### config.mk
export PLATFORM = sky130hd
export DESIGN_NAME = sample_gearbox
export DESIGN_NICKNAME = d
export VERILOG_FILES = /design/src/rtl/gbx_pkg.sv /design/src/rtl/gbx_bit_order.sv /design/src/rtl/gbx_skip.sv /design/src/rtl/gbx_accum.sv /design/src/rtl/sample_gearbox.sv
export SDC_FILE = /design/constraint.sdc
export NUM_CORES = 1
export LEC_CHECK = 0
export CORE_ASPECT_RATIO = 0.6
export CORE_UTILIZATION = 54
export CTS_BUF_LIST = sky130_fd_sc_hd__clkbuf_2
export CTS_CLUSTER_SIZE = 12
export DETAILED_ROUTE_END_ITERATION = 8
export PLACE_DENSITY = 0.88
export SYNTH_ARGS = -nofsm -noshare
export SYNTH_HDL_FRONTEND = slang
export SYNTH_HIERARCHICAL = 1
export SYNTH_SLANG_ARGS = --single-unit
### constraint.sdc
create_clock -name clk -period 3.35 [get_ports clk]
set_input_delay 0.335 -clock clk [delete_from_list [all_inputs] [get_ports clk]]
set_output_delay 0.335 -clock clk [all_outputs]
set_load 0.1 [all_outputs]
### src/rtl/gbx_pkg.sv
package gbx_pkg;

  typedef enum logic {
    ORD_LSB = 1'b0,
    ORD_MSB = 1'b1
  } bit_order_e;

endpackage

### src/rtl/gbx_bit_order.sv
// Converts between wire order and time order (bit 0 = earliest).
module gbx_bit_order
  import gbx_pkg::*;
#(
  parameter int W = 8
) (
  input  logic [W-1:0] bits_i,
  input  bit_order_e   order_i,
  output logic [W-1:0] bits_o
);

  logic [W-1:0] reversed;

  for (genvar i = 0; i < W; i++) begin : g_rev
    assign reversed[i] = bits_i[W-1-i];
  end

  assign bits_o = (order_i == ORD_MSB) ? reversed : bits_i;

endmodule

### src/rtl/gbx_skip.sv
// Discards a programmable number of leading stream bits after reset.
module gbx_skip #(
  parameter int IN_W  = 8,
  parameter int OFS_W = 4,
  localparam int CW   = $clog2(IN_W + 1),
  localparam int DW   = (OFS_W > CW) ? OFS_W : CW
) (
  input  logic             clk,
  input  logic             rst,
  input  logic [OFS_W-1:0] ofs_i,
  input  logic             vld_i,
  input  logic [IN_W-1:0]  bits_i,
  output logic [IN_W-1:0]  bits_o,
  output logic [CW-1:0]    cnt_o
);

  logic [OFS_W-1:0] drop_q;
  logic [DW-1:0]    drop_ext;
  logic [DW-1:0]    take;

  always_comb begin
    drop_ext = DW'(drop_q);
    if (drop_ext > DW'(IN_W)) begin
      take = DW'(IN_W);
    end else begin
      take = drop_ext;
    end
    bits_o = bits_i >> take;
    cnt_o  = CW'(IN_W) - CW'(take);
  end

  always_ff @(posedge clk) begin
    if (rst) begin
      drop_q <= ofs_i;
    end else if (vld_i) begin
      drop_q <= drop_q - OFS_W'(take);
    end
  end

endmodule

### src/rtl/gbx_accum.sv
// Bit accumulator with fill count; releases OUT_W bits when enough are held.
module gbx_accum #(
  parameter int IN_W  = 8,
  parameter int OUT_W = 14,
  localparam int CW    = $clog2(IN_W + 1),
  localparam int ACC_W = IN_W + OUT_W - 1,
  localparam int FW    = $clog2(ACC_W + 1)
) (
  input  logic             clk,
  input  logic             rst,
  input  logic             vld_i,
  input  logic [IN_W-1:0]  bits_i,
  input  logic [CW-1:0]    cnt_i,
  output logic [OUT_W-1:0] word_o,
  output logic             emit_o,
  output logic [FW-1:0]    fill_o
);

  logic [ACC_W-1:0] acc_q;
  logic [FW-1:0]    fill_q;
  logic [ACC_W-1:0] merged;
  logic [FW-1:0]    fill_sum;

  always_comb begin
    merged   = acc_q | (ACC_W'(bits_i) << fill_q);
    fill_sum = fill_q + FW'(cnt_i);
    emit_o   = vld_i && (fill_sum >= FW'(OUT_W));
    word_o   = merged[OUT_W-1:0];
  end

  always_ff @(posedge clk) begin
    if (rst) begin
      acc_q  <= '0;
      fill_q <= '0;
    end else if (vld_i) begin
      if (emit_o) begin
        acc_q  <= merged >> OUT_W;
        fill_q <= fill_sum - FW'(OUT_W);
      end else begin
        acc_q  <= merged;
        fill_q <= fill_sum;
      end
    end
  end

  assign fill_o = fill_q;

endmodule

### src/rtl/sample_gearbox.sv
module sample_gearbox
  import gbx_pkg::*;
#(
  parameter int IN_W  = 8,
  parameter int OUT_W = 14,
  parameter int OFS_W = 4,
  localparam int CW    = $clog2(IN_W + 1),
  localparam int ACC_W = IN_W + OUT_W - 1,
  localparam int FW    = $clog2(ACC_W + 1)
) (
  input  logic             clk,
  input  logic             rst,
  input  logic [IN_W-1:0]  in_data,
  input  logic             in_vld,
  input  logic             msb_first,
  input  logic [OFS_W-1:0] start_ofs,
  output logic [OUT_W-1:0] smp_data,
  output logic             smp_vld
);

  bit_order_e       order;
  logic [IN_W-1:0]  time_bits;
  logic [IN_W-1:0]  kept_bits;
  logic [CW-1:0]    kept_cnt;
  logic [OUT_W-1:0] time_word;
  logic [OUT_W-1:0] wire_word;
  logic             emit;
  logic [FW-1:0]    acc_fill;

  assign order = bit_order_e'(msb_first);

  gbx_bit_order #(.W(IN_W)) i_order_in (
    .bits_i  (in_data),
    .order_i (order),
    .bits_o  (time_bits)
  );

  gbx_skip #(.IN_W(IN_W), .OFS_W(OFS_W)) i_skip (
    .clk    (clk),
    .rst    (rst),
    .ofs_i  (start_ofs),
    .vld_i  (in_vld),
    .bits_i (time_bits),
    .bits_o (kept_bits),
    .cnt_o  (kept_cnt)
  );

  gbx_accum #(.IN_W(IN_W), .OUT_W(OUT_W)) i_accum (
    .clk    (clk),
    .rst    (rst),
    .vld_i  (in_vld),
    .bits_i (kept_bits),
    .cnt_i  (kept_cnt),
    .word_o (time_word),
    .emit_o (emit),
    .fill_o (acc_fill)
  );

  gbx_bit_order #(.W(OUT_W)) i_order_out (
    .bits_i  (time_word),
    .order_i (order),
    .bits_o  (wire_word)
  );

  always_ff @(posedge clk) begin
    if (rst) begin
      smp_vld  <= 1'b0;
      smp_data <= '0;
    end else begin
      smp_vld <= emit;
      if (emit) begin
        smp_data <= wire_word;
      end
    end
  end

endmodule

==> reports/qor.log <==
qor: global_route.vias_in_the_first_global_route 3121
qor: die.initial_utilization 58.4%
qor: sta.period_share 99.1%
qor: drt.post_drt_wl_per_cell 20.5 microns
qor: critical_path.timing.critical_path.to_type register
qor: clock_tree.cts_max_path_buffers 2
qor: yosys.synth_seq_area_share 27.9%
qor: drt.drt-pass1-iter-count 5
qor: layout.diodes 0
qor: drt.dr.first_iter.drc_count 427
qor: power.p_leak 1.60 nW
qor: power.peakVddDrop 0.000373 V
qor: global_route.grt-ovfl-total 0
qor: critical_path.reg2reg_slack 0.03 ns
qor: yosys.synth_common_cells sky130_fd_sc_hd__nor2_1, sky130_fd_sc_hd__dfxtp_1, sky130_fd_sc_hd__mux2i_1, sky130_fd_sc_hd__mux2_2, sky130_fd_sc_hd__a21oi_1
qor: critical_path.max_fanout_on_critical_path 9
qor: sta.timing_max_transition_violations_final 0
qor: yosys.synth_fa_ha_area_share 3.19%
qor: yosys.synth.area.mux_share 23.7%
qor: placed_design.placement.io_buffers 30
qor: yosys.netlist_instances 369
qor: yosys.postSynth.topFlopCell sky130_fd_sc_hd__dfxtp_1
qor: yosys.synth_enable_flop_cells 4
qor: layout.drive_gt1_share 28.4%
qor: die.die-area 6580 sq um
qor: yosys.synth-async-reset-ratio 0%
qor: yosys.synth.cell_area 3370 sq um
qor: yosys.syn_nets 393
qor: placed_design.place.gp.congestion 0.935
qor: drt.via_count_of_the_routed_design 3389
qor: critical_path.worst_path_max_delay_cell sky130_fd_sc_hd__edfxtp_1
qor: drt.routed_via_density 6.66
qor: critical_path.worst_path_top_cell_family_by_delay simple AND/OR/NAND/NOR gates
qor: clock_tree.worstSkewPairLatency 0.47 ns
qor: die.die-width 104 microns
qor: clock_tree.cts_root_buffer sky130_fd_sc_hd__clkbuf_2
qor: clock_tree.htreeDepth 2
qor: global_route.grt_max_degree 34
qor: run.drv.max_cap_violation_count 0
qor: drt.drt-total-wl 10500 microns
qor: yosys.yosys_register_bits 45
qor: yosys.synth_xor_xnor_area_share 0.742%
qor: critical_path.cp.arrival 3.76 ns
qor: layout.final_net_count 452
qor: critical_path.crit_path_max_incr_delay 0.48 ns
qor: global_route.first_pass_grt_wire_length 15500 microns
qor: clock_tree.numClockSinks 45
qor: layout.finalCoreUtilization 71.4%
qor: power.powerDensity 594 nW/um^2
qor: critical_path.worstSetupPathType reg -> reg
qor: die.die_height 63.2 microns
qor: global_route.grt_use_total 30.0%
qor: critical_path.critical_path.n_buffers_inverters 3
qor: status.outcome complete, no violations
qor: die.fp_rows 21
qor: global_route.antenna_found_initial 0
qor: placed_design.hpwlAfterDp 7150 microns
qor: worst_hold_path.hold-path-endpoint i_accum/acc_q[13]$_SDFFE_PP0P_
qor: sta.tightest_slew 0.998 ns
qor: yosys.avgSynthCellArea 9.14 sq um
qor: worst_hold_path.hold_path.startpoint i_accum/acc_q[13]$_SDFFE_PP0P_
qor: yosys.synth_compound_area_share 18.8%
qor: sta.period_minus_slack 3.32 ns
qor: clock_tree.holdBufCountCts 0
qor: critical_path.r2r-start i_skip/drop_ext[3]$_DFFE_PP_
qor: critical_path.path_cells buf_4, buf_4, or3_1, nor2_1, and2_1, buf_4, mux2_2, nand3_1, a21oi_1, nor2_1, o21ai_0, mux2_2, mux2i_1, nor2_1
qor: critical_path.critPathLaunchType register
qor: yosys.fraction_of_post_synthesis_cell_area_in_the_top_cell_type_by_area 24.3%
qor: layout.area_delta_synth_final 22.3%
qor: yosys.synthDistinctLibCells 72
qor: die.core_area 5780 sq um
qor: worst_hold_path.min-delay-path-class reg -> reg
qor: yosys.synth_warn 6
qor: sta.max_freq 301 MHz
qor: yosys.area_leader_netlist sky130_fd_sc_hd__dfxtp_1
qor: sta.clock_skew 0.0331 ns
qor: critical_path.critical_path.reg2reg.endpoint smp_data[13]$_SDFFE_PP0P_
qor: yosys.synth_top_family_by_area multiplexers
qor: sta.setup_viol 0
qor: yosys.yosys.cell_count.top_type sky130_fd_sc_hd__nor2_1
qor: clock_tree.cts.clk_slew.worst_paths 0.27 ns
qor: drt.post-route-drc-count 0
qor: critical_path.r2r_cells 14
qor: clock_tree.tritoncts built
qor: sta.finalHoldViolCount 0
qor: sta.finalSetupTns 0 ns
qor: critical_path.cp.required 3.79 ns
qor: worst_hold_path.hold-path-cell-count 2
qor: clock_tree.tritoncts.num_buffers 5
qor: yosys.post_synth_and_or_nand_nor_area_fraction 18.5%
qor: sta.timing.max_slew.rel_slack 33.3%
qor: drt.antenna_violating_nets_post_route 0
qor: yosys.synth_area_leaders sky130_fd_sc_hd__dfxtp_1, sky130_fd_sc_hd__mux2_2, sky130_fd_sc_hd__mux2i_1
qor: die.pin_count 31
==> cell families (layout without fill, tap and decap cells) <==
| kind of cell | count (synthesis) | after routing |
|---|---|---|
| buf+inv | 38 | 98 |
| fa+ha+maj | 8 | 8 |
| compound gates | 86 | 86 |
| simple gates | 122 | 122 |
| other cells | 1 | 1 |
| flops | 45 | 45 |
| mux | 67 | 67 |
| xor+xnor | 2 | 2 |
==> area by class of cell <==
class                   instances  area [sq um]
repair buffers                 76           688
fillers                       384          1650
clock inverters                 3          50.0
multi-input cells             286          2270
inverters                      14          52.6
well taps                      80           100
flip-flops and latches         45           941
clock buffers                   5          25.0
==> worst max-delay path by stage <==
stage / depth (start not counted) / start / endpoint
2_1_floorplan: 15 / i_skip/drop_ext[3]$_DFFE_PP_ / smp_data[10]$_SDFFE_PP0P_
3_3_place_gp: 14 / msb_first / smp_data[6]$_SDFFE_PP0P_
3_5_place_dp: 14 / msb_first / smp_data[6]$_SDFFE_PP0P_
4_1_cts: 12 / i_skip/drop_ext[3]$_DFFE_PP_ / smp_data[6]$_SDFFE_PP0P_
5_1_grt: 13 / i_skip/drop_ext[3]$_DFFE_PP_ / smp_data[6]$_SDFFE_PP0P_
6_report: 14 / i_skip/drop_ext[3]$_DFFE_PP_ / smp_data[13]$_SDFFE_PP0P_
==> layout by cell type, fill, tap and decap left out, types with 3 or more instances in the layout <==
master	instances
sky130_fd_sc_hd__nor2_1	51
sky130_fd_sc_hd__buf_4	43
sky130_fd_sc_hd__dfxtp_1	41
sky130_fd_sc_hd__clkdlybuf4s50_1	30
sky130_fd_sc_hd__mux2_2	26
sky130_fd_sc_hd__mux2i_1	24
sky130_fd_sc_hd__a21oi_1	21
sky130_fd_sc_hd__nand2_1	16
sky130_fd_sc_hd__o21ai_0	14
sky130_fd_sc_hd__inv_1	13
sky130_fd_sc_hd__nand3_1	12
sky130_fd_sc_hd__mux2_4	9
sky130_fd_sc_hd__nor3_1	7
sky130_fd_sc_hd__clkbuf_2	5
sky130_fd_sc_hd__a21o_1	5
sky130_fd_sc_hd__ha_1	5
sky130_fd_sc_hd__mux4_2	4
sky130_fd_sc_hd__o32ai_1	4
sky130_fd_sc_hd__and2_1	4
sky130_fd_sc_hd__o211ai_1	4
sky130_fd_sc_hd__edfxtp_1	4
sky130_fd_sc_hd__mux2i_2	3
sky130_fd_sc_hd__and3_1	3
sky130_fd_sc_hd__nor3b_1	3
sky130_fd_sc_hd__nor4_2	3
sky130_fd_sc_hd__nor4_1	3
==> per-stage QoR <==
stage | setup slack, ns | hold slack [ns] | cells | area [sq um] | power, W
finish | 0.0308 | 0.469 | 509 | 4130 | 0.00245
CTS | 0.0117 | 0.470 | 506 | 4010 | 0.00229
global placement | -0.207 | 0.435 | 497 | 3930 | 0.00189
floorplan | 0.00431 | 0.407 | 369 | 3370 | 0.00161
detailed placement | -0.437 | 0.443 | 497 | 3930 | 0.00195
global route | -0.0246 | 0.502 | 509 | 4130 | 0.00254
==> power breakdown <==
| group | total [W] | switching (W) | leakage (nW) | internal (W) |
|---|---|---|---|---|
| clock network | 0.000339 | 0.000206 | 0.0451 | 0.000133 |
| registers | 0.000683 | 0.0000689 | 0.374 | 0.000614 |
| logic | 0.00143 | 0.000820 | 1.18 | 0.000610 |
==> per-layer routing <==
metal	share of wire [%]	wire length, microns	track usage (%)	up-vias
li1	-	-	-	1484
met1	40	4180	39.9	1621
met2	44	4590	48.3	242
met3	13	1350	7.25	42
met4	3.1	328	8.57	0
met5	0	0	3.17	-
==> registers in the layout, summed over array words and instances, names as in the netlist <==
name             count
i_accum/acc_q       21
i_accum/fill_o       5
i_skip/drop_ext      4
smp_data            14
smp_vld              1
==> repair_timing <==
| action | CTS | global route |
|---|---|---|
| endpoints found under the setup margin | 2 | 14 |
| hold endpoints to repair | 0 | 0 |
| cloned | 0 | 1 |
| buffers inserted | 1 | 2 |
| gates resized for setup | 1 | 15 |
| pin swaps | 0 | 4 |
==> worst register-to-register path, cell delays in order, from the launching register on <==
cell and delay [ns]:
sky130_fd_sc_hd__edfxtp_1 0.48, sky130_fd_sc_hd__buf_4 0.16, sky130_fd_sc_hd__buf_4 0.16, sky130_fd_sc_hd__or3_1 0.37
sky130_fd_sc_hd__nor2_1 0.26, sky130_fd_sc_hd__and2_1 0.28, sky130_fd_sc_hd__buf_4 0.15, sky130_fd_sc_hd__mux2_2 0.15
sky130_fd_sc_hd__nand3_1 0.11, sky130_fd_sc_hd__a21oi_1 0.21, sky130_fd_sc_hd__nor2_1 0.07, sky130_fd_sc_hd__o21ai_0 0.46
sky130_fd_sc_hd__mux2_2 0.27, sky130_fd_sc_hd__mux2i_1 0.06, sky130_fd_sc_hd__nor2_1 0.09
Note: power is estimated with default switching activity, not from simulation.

* * *

» WORK TO COMPLETE:
The required output is the set of lines from the first line of the data through the line that contains "export SDC_FILE = /design/constraint.sdc", transcribed exactly.

» ANSWER SECTION:
### config.mk
export PLATFORM = sky130hd
export DESIGN_NAME = sample_gearbox
export DESIGN_NICKNAME = d
export VERILOG_FILES = /design/src/rtl/gbx_pkg.sv /design/src/rtl/gbx_bit_order.sv /design/src/rtl/gbx_skip.sv /design/src/rtl/gbx_accum.sv /design/src/rtl/sample_gearbox.sv
export SDC_FILE = /design/constraint.sdc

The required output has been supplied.